Segment Open

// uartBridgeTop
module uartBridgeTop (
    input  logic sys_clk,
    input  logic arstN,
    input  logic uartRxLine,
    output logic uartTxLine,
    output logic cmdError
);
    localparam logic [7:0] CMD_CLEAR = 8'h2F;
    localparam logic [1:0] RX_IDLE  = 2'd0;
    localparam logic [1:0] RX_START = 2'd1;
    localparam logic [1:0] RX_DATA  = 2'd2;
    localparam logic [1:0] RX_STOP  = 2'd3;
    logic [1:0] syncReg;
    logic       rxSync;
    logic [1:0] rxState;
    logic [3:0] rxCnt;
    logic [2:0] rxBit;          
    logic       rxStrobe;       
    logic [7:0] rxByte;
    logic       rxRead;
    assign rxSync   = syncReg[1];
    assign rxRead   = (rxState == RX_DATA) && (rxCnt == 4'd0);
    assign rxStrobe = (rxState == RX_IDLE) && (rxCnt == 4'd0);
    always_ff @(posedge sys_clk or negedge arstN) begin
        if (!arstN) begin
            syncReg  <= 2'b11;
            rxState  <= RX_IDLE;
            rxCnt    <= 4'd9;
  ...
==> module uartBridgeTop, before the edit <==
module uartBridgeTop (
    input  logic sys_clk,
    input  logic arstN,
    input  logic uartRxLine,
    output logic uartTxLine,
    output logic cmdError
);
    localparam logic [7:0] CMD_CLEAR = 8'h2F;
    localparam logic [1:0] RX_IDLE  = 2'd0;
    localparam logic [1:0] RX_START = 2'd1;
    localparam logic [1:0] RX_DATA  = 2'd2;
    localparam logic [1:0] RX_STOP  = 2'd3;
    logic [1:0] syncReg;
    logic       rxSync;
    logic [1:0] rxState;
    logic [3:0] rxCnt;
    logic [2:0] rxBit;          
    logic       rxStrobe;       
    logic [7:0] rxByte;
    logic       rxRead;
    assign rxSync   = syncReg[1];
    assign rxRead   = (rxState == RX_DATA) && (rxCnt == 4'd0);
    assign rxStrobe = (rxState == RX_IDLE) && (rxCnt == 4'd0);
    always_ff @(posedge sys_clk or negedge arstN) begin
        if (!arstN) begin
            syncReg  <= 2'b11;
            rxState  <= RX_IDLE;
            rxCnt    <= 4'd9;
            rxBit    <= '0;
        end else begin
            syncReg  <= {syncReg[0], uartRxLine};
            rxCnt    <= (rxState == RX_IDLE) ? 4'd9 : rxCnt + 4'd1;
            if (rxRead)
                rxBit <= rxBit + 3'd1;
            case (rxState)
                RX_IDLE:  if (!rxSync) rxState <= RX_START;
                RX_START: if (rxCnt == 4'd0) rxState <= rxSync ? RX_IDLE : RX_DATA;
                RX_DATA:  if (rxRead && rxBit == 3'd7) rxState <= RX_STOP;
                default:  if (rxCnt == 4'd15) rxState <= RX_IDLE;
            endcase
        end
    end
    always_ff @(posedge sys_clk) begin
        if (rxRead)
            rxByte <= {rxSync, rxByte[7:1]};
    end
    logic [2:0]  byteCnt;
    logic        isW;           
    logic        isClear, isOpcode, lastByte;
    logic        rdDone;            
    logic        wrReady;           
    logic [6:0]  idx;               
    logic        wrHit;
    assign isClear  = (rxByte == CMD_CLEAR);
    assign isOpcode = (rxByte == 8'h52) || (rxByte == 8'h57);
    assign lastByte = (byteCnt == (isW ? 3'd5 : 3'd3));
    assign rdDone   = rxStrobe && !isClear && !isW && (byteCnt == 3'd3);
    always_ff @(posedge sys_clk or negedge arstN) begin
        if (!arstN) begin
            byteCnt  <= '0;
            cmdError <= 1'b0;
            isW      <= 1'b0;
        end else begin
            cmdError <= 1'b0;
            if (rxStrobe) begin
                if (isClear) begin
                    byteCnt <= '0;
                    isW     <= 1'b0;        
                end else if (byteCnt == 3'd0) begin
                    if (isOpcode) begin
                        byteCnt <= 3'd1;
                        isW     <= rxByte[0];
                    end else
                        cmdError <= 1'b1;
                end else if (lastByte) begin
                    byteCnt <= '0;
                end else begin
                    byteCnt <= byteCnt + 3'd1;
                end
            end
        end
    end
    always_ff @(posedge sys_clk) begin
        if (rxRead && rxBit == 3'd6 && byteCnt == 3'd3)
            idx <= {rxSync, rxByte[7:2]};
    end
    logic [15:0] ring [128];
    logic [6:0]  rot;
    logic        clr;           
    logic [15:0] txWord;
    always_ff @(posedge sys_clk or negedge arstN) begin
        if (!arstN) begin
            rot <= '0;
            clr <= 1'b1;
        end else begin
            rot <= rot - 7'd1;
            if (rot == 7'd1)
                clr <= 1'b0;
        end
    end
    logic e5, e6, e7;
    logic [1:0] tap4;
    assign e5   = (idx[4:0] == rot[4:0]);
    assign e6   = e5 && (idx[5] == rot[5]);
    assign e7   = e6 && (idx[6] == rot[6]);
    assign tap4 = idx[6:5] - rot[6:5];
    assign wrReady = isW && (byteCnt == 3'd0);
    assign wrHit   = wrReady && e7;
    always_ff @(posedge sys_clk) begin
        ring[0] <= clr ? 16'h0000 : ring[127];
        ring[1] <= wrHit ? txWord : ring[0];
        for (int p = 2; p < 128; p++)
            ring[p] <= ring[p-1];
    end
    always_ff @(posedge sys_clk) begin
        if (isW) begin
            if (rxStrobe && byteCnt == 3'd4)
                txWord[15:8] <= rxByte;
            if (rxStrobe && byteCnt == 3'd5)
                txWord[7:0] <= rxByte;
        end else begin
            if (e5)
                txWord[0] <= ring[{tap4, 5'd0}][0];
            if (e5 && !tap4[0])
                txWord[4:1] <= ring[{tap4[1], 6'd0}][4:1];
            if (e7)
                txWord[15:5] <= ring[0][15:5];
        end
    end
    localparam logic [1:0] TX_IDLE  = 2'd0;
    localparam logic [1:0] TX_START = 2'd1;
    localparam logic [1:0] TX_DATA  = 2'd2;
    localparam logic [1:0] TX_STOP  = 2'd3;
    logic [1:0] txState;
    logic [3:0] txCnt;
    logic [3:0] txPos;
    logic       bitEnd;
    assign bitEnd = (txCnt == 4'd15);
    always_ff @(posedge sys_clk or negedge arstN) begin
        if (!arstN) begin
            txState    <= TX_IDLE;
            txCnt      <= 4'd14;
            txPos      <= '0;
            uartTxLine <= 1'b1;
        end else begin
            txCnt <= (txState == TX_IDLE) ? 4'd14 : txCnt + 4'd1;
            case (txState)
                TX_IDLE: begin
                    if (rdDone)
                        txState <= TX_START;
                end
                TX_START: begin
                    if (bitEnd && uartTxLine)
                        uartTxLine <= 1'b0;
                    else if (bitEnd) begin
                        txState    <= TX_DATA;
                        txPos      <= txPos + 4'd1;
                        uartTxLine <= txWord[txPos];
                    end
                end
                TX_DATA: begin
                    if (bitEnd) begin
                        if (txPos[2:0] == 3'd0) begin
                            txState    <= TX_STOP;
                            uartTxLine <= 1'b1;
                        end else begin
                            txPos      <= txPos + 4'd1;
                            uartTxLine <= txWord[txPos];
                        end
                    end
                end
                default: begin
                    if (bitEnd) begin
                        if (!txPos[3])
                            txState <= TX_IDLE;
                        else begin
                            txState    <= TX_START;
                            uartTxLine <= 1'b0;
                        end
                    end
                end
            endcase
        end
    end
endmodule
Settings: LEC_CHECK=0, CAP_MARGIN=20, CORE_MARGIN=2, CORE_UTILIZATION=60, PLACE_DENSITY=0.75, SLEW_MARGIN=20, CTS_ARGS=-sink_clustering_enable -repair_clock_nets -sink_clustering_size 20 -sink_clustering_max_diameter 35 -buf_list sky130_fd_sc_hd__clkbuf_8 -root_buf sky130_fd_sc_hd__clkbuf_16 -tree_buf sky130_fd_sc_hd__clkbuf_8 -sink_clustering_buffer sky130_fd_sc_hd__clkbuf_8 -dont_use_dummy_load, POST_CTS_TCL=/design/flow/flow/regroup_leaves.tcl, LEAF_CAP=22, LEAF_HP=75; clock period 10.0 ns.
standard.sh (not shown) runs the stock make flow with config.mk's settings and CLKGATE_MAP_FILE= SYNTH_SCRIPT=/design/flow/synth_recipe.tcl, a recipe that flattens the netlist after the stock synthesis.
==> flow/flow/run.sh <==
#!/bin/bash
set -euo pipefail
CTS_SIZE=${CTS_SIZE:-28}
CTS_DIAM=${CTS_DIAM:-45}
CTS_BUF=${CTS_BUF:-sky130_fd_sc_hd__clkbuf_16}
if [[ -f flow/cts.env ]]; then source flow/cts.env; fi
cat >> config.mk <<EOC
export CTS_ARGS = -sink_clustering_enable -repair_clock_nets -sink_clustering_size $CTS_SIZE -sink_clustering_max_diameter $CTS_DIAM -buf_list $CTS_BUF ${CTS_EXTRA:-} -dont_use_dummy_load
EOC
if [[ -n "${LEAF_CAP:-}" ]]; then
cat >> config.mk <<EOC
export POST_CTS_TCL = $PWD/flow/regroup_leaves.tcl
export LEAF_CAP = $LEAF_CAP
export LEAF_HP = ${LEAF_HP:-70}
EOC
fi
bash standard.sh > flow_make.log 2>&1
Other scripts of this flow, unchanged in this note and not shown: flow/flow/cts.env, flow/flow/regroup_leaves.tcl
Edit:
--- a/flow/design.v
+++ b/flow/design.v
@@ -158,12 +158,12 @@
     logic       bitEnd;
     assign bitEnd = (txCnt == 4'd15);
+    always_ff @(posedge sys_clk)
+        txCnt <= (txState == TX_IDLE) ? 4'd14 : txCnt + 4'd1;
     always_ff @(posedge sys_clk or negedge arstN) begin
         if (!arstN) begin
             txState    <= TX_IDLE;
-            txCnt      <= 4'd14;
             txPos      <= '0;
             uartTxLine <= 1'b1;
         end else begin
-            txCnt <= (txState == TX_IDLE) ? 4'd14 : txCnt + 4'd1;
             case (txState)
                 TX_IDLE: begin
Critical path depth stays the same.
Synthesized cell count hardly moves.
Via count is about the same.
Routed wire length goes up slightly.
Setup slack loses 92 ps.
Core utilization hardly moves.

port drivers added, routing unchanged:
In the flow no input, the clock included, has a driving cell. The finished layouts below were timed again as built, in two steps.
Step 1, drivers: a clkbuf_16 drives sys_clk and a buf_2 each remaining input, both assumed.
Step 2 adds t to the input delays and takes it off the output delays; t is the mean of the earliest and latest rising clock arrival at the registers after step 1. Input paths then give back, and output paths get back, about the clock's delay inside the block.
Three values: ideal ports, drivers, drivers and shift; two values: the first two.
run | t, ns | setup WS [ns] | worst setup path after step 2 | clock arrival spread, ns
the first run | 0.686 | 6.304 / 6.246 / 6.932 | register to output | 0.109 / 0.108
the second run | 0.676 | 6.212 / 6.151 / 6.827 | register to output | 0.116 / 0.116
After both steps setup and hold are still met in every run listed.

Segment Closed

To do -
Tally the lines of the material in which the word "steps" appears. Output the count alone.

Answer -
2